Hopkins: The Love Punch (2013)

Separation and remarriage have become so integral to romantic comedy that it’s quite refreshing to see a comedy of remarriage that’s as retro and screwy as The Love Punch. As Richard and Kate Jones, Pierce Brosnan and Emma Thompson play a pair of wacky, ultra-compatible divorcees who make up their minds to crash the wedding of the French businessman responsible for draining their pension fund, and restore their life savings with his fiancee’s ten billion dollar diamond necklace. Of course, it’s their own wedding and remarriage they’re moving towards, as they ship their friends Penelope (Celia Imrie) and Jerry (Timothy Spall) to the South of France, where they commence their heist by impersonating a foursome of wealthy Texan businessman, after realising that bursting into the CEO’s office to scold him into returning their money isn’t going to work.
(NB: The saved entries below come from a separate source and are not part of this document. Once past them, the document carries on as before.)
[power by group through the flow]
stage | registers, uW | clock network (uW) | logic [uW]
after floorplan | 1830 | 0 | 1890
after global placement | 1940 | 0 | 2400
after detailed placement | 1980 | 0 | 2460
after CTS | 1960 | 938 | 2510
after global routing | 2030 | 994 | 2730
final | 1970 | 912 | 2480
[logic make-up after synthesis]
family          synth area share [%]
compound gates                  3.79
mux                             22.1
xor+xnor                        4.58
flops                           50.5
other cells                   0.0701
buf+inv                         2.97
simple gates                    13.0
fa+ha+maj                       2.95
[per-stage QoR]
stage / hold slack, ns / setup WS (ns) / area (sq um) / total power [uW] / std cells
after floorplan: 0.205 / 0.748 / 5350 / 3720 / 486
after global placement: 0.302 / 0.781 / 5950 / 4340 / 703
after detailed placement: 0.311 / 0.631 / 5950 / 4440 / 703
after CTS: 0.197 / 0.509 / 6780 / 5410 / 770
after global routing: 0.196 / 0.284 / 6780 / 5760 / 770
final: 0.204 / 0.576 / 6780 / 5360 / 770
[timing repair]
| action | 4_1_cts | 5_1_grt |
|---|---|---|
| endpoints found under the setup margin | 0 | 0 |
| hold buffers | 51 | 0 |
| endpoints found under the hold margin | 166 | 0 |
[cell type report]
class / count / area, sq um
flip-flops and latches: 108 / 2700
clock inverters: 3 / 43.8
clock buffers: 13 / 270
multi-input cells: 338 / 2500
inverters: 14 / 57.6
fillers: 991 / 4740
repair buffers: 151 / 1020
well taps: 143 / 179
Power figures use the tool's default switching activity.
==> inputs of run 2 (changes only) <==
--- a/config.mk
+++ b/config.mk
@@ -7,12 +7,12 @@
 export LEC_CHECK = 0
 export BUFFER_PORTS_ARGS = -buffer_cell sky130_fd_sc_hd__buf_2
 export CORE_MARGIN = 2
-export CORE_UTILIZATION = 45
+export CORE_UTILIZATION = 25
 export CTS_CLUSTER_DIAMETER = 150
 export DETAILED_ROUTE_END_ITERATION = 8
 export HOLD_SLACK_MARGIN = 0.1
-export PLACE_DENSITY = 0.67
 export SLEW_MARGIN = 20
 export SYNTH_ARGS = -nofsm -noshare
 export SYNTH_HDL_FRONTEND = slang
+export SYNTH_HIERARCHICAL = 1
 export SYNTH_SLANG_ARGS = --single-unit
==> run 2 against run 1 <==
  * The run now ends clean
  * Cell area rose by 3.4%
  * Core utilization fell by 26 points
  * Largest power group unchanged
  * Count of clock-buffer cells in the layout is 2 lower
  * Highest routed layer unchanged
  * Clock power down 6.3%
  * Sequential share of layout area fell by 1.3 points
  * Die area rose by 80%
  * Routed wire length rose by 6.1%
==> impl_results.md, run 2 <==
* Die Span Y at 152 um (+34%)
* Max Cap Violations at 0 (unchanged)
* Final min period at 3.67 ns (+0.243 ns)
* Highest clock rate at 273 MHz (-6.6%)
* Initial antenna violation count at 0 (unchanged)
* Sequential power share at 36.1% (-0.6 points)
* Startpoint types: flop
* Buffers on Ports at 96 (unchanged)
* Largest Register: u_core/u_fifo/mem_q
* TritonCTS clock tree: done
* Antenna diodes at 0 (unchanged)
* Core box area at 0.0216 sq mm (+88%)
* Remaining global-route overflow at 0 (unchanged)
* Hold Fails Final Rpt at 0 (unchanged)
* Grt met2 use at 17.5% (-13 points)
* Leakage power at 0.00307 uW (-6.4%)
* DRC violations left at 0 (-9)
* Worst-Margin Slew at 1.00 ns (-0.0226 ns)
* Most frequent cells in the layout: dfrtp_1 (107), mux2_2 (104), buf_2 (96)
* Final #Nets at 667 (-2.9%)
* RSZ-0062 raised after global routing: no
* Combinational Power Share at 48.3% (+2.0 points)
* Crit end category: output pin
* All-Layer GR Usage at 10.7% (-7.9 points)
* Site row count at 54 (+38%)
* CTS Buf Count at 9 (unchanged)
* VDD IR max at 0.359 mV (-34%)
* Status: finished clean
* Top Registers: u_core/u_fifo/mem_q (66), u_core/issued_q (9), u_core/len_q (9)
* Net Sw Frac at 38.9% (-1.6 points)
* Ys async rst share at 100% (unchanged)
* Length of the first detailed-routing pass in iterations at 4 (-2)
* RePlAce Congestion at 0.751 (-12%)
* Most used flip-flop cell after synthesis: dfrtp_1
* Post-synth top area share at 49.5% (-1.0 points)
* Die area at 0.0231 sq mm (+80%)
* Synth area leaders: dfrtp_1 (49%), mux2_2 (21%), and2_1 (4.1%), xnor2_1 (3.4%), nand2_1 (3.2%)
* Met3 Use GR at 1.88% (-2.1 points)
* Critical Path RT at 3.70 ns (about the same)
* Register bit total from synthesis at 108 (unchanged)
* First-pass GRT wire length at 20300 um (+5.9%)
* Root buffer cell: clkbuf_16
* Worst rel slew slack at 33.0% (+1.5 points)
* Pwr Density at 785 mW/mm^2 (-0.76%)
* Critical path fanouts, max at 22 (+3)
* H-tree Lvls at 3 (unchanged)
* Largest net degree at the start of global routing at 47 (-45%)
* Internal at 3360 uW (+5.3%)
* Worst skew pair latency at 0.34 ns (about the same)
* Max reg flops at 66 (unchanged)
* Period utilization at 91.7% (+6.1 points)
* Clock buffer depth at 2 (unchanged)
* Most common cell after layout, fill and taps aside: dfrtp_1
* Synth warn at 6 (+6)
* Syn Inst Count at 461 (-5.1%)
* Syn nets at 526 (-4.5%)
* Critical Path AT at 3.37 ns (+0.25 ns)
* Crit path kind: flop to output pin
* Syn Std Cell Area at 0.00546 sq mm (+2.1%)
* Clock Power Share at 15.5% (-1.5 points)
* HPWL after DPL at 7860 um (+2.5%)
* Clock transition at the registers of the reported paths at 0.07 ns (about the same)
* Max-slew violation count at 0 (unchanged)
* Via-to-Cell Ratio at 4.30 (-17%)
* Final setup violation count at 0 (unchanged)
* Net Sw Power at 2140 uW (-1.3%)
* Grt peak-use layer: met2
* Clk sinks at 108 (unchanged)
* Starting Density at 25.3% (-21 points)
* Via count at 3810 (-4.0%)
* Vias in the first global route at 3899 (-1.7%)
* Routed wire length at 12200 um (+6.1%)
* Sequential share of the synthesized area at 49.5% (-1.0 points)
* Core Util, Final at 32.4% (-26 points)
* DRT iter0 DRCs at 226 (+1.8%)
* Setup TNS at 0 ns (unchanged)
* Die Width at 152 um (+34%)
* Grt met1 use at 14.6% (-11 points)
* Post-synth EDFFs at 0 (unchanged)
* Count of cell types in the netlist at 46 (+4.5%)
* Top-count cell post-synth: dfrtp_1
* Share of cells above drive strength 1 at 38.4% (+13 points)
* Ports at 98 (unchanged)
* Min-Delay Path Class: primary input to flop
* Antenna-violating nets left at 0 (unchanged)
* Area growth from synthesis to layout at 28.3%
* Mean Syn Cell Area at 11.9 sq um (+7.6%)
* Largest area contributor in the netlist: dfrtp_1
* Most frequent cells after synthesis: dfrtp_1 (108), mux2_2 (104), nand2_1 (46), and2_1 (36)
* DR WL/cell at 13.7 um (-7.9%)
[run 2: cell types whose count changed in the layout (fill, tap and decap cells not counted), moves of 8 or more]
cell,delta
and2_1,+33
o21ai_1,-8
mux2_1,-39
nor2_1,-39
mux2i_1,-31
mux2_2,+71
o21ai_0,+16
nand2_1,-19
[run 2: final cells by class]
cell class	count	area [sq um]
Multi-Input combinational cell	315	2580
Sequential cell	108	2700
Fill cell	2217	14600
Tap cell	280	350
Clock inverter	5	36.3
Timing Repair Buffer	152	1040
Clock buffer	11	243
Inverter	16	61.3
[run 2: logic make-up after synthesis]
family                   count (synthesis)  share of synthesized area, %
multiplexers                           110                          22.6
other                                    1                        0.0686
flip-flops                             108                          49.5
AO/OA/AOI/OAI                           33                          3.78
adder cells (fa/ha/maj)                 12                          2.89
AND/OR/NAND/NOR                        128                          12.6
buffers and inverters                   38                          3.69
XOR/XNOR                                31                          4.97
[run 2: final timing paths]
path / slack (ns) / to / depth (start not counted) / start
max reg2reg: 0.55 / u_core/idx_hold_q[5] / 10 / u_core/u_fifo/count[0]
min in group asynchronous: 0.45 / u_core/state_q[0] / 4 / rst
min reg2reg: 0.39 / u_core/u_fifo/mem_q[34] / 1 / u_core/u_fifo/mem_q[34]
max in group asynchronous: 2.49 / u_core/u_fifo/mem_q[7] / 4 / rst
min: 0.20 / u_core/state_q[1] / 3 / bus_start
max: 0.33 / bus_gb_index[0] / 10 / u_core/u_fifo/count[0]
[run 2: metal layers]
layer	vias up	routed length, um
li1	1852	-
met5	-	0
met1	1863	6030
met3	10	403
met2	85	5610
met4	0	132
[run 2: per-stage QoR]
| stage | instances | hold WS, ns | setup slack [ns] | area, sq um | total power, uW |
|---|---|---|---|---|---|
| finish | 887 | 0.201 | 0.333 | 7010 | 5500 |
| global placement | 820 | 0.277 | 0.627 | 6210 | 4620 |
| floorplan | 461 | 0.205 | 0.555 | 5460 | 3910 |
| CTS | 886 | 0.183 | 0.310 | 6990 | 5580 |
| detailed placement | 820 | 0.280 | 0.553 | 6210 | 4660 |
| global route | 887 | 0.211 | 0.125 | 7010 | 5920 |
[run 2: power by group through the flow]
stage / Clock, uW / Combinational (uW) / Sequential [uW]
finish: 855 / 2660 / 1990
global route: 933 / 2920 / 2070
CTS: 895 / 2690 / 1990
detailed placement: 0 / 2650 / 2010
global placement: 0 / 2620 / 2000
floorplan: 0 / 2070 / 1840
[config.mk]
export PLATFORM = sky130hd
export DESIGN_NAME = dmem_responder_flat
export DESIGN_NICKNAME = d
export VERILOG_FILES = /design/src/rtl/dmem_responder_pkg.sv /design/src/rtl/dmem_responder_if.sv /design/src/rtl/dmem_lane_fmt.sv /design/src/rtl/dmem_responder.sv /design/src/flat_wrapper.sv
export SDC_FILE = /design/constraint.sdc
export NUM_CORES = 2
export LEC_CHECK = 0
export ABC_CLOCK_PERIOD_IN_PS = 8500
export BUFFER_PORTS_ARGS = -buffer_cell sky130_fd_sc_hd__buf_2
export CORE_ASPECT_RATIO = 1.75
export CORE_UTILIZATION = 45
export CTS_CLUSTER_DIAMETER = 30
export DETAILED_ROUTE_END_ITERATION = 8
export GPL_TIMING_DRIVEN = 0
export SLEW_MARGIN = 30
export SYNTH_ARGS = -nofsm -noshare
export SYNTH_HDL_FRONTEND = slang
export SYNTH_HIERARCHICAL = 1
export SYNTH_SLANG_ARGS = --single-unit
[constraint.sdc]
create_clock -name clk -period 8.5 [get_ports clk]
set_input_delay 0.425 -clock clk [delete_from_list [all_inputs] [get_ports clk]]
set_output_delay 0.425 -clock clk [all_outputs]
set_load 0.03 [all_outputs]
[src/rtl/dmem_responder_pkg.sv]
// Shared funct3 codes, FSM encoding and request payload for the data-memory responder.
package dmem_responder_pkg;

    localparam int unsigned DATA_W = 32;
    localparam int unsigned CNT_W  = 4;

    localparam logic [2:0] F3_B  = 3'b000;
    localparam logic [2:0] F3_H  = 3'b001;
    localparam logic [2:0] F3_W  = 3'b010;
    localparam logic [2:0] F3_BU = 3'b100;
    localparam logic [2:0] F3_HU = 3'b101;

    typedef enum logic [1:0] {
        S_IDLE = 2'd0,
        S_WAIT = 2'd1,
        S_RESP = 2'd2
    } state_t;

    typedef struct packed {
        logic              write;
        logic [2:0]        f3;
        logic [DATA_W-1:0] wdata;
    } req_fields_t;

endpackage

[src/rtl/dmem_responder_if.sv]
// Load/store port between the core (master) and the data-memory responder (slave).
interface dmem_responder_if #(
    parameter int unsigned ADDR_W = 8
);
    logic              req_valid;
    logic              req_ready;
    logic              req_write;
    logic [2:0]        req_f3;
    logic [ADDR_W-1:0] req_addr;
    logic [31:0]       req_wdata;
    logic              rsp_valid;
    logic              rsp_ready;
    logic [31:0]       rsp_rdata;
    logic              rsp_err;

    modport master (
        output req_valid, req_write, req_f3, req_addr, req_wdata, rsp_ready,
        input  req_ready, rsp_valid, rsp_rdata, rsp_err
    );

    modport slave (
        input  req_valid, req_write, req_f3, req_addr, req_wdata, rsp_ready,
        output req_ready, rsp_valid, rsp_rdata, rsp_err
    );
endinterface

[src/rtl/dmem_lane_fmt.sv]
// Byte-lane steering: store byte enables/replicated data, load extraction/extension, error detect.
module dmem_lane_fmt
    import dmem_responder_pkg::*;
(
    input  logic        write,
    input  logic [2:0]  f3,
    input  logic [1:0]  ofs,
    input  logic [31:0] wdata,
    input  logic [31:0] rword,
    output logic [3:0]  be_c,
    output logic [31:0] wdata_c,
    output logic [31:0] rdata_c,
    output logic        err_c
);
    logic [7:0]  byte_sel;
    logic [15:0] half_sel;
    logic        illegal;
    logic        misaligned;

    // Decode access size; errored accesses get no byte enables and zero data.
    always_comb begin
        byte_sel   = rword[{ofs, 3'b000} +: 8];
        half_sel   = ofs[1] ? rword[31:16] : rword[15:0];
        illegal    = 1'b0;
        misaligned = 1'b0;
        be_c       = 4'b0000;
        wdata_c    = wdata;
        rdata_c    = 32'h0;
        case (f3)
            F3_B: begin
                be_c    = 4'b0001 << ofs;
                wdata_c = {4{wdata[7:0]}};
                rdata_c = {{24{byte_sel[7]}}, byte_sel};
            end
            F3_H: begin
                misaligned = ofs[0];
                be_c       = ofs[1] ? 4'b1100 : 4'b0011;
                wdata_c    = {2{wdata[15:0]}};
                rdata_c    = {{16{half_sel[15]}}, half_sel};
            end
            F3_W: begin
                misaligned = (ofs != 2'b00);
                be_c       = 4'b1111;
                rdata_c    = rword;
            end
            F3_BU: begin
                illegal = write;
                rdata_c = {24'h0, byte_sel};
            end
            F3_HU: begin
                illegal    = write;
                misaligned = ofs[0];
                rdata_c    = {16'h0, half_sel};
            end
            default: illegal = 1'b1;
        endcase
        err_c = illegal | misaligned;
        if (err_c) begin
            be_c    = 4'b0000;
            rdata_c = 32'h0;
        end
        if (write) begin
            rdata_c = 32'h0;
        end
    end
endmodule

[src/rtl/dmem_responder.sv]
// Handshaked data memory with programmable wait states for the RV32I load/store port.
module dmem_responder
    import dmem_responder_pkg::*;
#(
    parameter int unsigned ADDR_W      = 8,
    parameter int unsigned WAIT_CYCLES = 1
) (
    input logic             clk,
    input logic             rst,
    dmem_responder_if.slave bus
);
    localparam int unsigned WIDX_W = ADDR_W - 2;
    localparam int unsigned WORDS  = 1 << WIDX_W;
    localparam logic [CNT_W-1:0] CNT_LOAD =
        (WAIT_CYCLES > 0) ? CNT_W'(WAIT_CYCLES - 1) : '0;

    state_t            state, state_next;
    logic [CNT_W-1:0]  cnt, cnt_next;
    req_fields_t       lat_q, live, acc;
    logic [ADDR_W-1:0] lat_addr, acc_addr;
    logic [WIDX_W-1:0] widx;
    logic [31:0]       mem [WORDS];
    logic              accept, exec;
    logic [3:0]        be;
    logic [31:0]       wsh, rfmt, rword;
    logic              ferr;

    // With zero wait states the access executes on the accept edge, so use the live request then.
    always_comb begin
        live     = '{write: bus.req_write, f3: bus.req_f3, wdata: bus.req_wdata};
        acc      = (state == S_IDLE) ? live : lat_q;
        acc_addr = (state == S_IDLE) ? bus.req_addr : lat_addr;
        widx     = acc_addr[ADDR_W-1:2];
        rword    = mem[widx];
    end

    dmem_lane_fmt u_fmt (
        .write   (acc.write),
        .f3      (acc.f3),
        .ofs     (acc_addr[1:0]),
        .wdata   (acc.wdata),
        .rword   (rword),
        .be_c    (be),
        .wdata_c (wsh),
        .rdata_c (rfmt),
        .err_c   (ferr)
    );

    // Next-state, wait counter and control strobes.
    always_comb begin
        state_next = state;
        cnt_next   = cnt;
        accept     = 1'b0;
        case (state)
            S_IDLE: begin
                if (bus.req_valid) begin
                    accept     = 1'b1;
                    cnt_next   = CNT_LOAD;
                    state_next = (WAIT_CYCLES > 0) ? S_WAIT : S_RESP;
                end
            end
            S_WAIT: begin
                if (cnt == '0) begin
                    state_next = S_RESP;
                end else begin
                    cnt_next = cnt - CNT_W'(1);
                end
            end
            S_RESP: begin
                if (bus.rsp_ready) begin
                    state_next = S_IDLE;
                end
            end
            default: state_next = S_IDLE;
        endcase
        exec = (state_next == S_RESP) && (state != S_RESP);
    end

    // State and wait counter.
    always_ff @(posedge clk or negedge rst) begin
        if (!rst) begin
            state <= S_IDLE;
            cnt   <= '0;
        end else begin
            state <= state_next;
            cnt   <= cnt_next;
        end
    end

    // Request capture on accept.
    always_ff @(posedge clk or negedge rst) begin
        if (!rst) begin
            lat_q    <= '0;
            lat_addr <= '0;
        end else if (accept) begin
            lat_q    <= live;
            lat_addr <= bus.req_addr;
        end
    end

    // Storage: cleared by reset, byte-lane writes when a store commits.
    always_ff @(posedge clk or negedge rst) begin
        if (!rst) begin
            for (int i = 0; i < WORDS; i++) begin
                mem[i] <= '0;
            end
        end else if (exec && acc.write) begin
            for (int k = 0; k < 4; k++) begin
                if (be[k]) begin
                    mem[widx][8*k +: 8] <= wsh[8*k +: 8];
                end
            end
        end
    end

    // Registered handshake and response outputs; response data held through RESP.
    always_ff @(posedge clk or negedge rst) begin
        if (!rst) begin
            bus.req_ready <= 1'b1;
            bus.rsp_valid <= 1'b0;
            bus.rsp_rdata <= '0;
            bus.rsp_err   <= 1'b0;
        end else begin
            bus.req_ready <= (state_next == S_IDLE);
            bus.rsp_valid <= (state_next == S_RESP);
            if (exec) begin
                bus.rsp_rdata <= rfmt;
                bus.rsp_err   <= ferr;
            end
        end
    end
endmodule
[src/flat_wrapper.sv]
// flat-port wrapper written by rule: the top's interface ports become plain ports
module dmem_responder_flat import dmem_responder_pkg::*;
#(
    parameter int unsigned ADDR_W      = 8,
    parameter int unsigned WAIT_CYCLES = 1
)
  (clk, rst, bus_req_valid, bus_req_write, bus_req_f3, bus_req_addr, bus_req_wdata, bus_rsp_ready, bus_req_ready, bus_rsp_valid, bus_rsp_rdata, bus_rsp_err);
  dmem_responder_if #(.ADDR_W(ADDR_W)) bus_i ();
  input logic clk;
  input logic rst;
  input wire logic [$bits(bus_i.req_valid)-1:0] bus_req_valid;
  input wire logic [$bits(bus_i.req_write)-1:0] bus_req_write;
  input wire logic [$bits(bus_i.req_f3)-1:0] bus_req_f3;
  input wire logic [$bits(bus_i.req_addr)-1:0] bus_req_addr;
  input wire logic [$bits(bus_i.req_wdata)-1:0] bus_req_wdata;
  input wire logic [$bits(bus_i.rsp_ready)-1:0] bus_rsp_ready;
  output wire logic [$bits(bus_i.req_ready)-1:0] bus_req_ready;
  output wire logic [$bits(bus_i.rsp_valid)-1:0] bus_rsp_valid;
  output wire logic [$bits(bus_i.rsp_rdata)-1:0] bus_rsp_rdata;
  output wire logic [$bits(bus_i.rsp_err)-1:0] bus_rsp_err;
  assign bus_i.req_valid = bus_req_valid;
  assign bus_i.req_write = bus_req_write;
  assign bus_i.req_f3 = bus_req_f3;
  assign bus_i.req_addr = bus_req_addr;
  assign bus_i.req_wdata = bus_req_wdata;
  assign bus_i.rsp_ready = bus_rsp_ready;
  assign bus_req_ready = bus_i.req_ready;
  assign bus_rsp_valid = bus_i.rsp_valid;
  assign bus_rsp_rdata = bus_i.rsp_rdata;
  assign bus_rsp_err = bus_i.rsp_err;
  dmem_responder #(.ADDR_W(ADDR_W), .WAIT_CYCLES(WAIT_CYCLES)) u_core (.clk(clk), .rst(rst), .bus(bus_i));
endmodule
==> results.sh <==
export IMPL_vdd_drop_max_uv=287
export IMPL_hold_viol_final=0
export IMPL_yosysMostFrequentCell="mux2_2"
export IMPL_start_util=0.454
export IMPL_ys_warn_count=6
export IMPL_fin_crit_ns=6.88
export IMPL_synth_top_cells_by_area="dfrtp_1 (56%), mux2_2 (27%), a22oi_1 (4.1%)"
export IMPL_syn_inst=7001
export IMPL_cts_tree="done"
export IMPL_fmax_ghz=0.145
export IMPL_final_antenna_net_count=0
export IMPL_cts_setup_buffers=0
export IMPL_violations="DRC"
export IMPL_path_class="register to register"
export IMPL_nNetsFinal=7568
export IMPL_drt_initial_drc_count=9022
export IMPL_h_tree_depth=5
export IMPL_end_kind="register"
export IMPL_cts_root_buf="clkbuf_16"
export IMPL_setup_tns_ns=0
export IMPL_routed_wirelength_um=415000
export IMPL_yosys_cell_types_count=71
export IMPL_cp_start_kind="register"
export IMPL_synth_top_cell_area_share=0.556
export IMPL_slowest_stage="a31oi_1"
export IMPL_synthTopCellsByCount="mux2_2 (2,287), dfrtp_1 (2,132), a22oi_1 (528), clkbuf_1 (408), nand2_1 (350)"
export IMPL_port_buffers=81
export IMPL_fp_dieW_um=351
export IMPL_ys_ff_latch=2133
export IMPL_p_leak_nw=54.4
export IMPL_skew_ns=0.0463
export IMPL_tightest_slew_ns=1.27
export IMPL_cts_buffer_depth=4
export IMPL_dr_pass1_iters=9
export IMPL_grt_max_degree=125
export IMPL_antenna_found_initial=43
export IMPL_cts_buffers=321
export IMPL_cts_repair_resized=0
export IMPL_status="complete, but fails checks"
export IMPL_overflow=0
export IMPL_cap_violations=0
export IMPL_cp_data_arrival_time_ns=7.68
export IMPL_gp_congestion=1.03
export IMPL_synth_main_ff_cell="dfrtp_1"
export IMPL_ioPinCount=83
export IMPL_setup_viol_count_final=0
export IMPL_clock_sinks=2133
export IMPL_path_cells="clkbuf_2 > nor4b_1 > a32o_2 > buf_2 > buf_2 > buf_2 > a22oi_1 > a31oi_1 > nor4_1 > nand2_1 > mux2_2 > nand3_1 > a31oi_1 > mux2_2"
export IMPL_power_mw=37.4
export IMPL_p_per_area_nw_per_um2=328
export IMPL_async_reset_ff_frac=1.00
export IMPL_synth_avg_cell_area_um2=13.7
export IMPL_clk_latency_ns=0.90
export IMPL_grt_total_usage=0.390
export IMPL_syn_area_um2=96000
export IMPL_clk_pin_slew_ns=0.06
export IMPL_viasPerCell=6.57
export IMPL_route_detailed_drc=3
export IMPL_routed_via_count=69900
export IMPL_cp_max_fo=10
export IMPL_holdCritPathClass="input port to register"
export IMPL_crit_path_max_incr_delay_ns=0.96
export IMPL_fin_ws_ns=1.62
export IMPL_syn_num_nets=7051
export IMPL_timing_hold_ws_ns=0.126
export IMPL_row_count=223
export IMPL_dp_hpwl_um=304000
export IMPL_synth_edf_count=0
export IMPL_crit_top_cell="buf_2"
export IMPL_coreArea_um2=211000
export IMPL_period_share=0.810
export IMPL_die_h_um=613
export IMPL_post_drt_wl_per_cell_um=39.0
export IMPL_yosys_area_top_type="dfrtp_1"
export IMPL_grt_pass1_wl_um=573000
export IMPL_grt_pass1_vias=71300
export IMPL_drv_slew=0
export IMPL_pre_cts_ws_ns=1.67
export IMPL_die_area_um2=215000
export IMPL_layout_drive_gt1_share=0.454
export IMPL_syn2layout_area_growth_pct=18.8
export IMPL_slew_headroom=0.146
export IMPL_grt_setup_unrepaired="no"
export IMPL_critPathRequiredTime_ns=9.30
export IMPL_ys_seq_area_frac=0.556
export IMPL_holdBufCountCts=44
metrics by stage:
step / util / instances / instance area, µm²
2_1_floorplan: - / 7001 / 96000
3_3_place_gp: 0.472 / 9894 / 99900
3_5_place_dp: 0.482 / 9956 / 102000
4_1_cts: 0.537 / 10600 / 114000
5_1_grt: 0.539 / 10600 / 114000
6_report: 0.539 / 10600 / 114000
sequential cells by signal (all words and copies together), names as in the netlist:
signal	flops
u_core/state	2
u_core/bus.req_ready	1
u_core/mem	2048
u_core/cnt	4
u_core/lat_q	36
u_core/lat_addr	8
u_core/bus.rsp_err	1
u_core/bus.rsp_rdata	32
u_core/bus.rsp_valid	1
where the power goes:
group	leakage, nW	internal [mW]	switching, mW	total [mW]
logic	19.2	2.23	10.6	12.8
clock network	5.42	8.70	5.14	13.8
registers	29.7	10.6	0.227	10.8
layout make-up:
cell class | instances | area, µm²
sequential | 2133 | 53400
timing repair buffer | 194 | 2440
buffer | 603 | 2690
clock buffer | 388 | 8760
tap | 2812 | 3520
inverter | 5 | 18.8
fill | 17800 | 97400
clock inverter | 189 | 2430
antenna | 52 | 130
multi-input combinational | 4260 | 40700
logic make-up (layout without fill, tap and decap cells):
kind of cell             count (synthesis)  after routing  synth area share
multiplexers                          2317           2317             0.272
flip-flops                            2133           2133             0.556
AO/OA/AOI/OAI                         1167           1167            0.0940
AND/OR/NAND/NOR                        771            771            0.0511
buffers and inverters                  608           1379            0.0264
XOR/XNOR                                 3              3          0.000274
adder cells (fa/ha/maj)                  2              2          0.000261
other                                    0             52                 0
worst max-delay path, delay by kind of cell, from the launching register on:
| family | cells | cell delay, ns |
|---|---|---|
| flops | 1 | 0.38 |
| simple gates | 4 | 1.52 |
| compound gates | 4 | 1.97 |
| buf+inv | 4 | 2.35 |
| mux | 2 | 0.47 |
cells in the final DEF, fill, tap and decap left out, drive strengths merged, types with 3 or more instances in the layout:
master	count
and2	12
diode	52
buf	342
nor2b	4
clkbuf	799
o21bai	3
nor2	85
bufinv	41
a31oi	262
inv	62
a221oi	63
a222oi	185
mux2	2299
nand2b	4
dfrtp	2132
clkinv	61
nor4	60
a22o	64
a22oi	528
nor3b	5
a21oi	25
o21ai	15
nand3	97
dlygate4sd3	44
nand4	5
mux2i	18
nand3b	3
clkinvlp	30
nor3	131
or3b	3
nand2	353
routing by layer:
metal  GRT usage  share of wire  vias to the layer above
met5           0        0.00019                        -
met4       0.424           0.14                       10
met3       0.119          0.084                     1664
met2       0.607           0.46                     3983
met1       0.399           0.32                    36500
li1            -              -                    27700
worst paths after layout:
path,slack (ns),to,depth (start not counted),start
max reg2reg,1.62,u_core/bus.rsp_rdata[0]$_DFFE_PN0P_,14,u_core/state[1]$_DFF_PN0_
min,0.13,u_core/lat_addr[4]$_DFFE_PN0P_,4,bus_req_addr[4]
min in group asynchronous,0.14,u_core/mem[1518]$_DFFE_PN0P_,2,rst
max in group asynchronous,4.46,u_core/mem[403]$_DFFE_PN0P_,8,rst
min reg2reg,0.48,u_core/lat_q[12]$_DFFE_PN0P_,2,u_core/lat_q[12]$_DFFE_PN0P_
max,1.62,u_core/bus.rsp_rdata[0]$_DFFE_PN0P_,14,u_core/state[1]$_DFF_PN0_
No activity file was read; power rests on OpenSTA's default activity.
As might be expected, the heist itself is suffused with the same kind of offbeat oblivion, the slight unworldliness of parents beyond a certain age, as Richard and Kate outsource all the technical details of the heist to their son over a series of tortuous skype conversations, and fantasize about giving their nemesis a piece of their mind even more than they fantasize about ripping him off. At the same time, though, it all feels quite continuous with Brosnan’s more high-profile heist films as well, which always had a comic, parodic edge that’s simply a little more accentuated here, without ever detracting from the details and procedure of the heist itself, which are lovingly detailed and elaborated as in any of Brosnan’s previous outings. At moments, it’s almost a bit like witnessing the Bond Brosnan might have been if he’d chosen to model himself on Roger Moore rather than Sean Connery, bringing a bit more of his typical wryness into his somewhat atypical Bondness, and transforming Emma Thompson in turn into the great Bond girl who never was. In both cases, that gives the actors license to have fun, license to rediscover the pleasures of acting and interacting afresh before your very eyes in the manner so peculiar to screwball comedy, which in turn creates a charming, low-key intimacy that often recalls the artlessness of their earliest television outings - Remington Steele meets Alfresco – when they were as totally unencumbered by posterity and prestige as they appear to be here.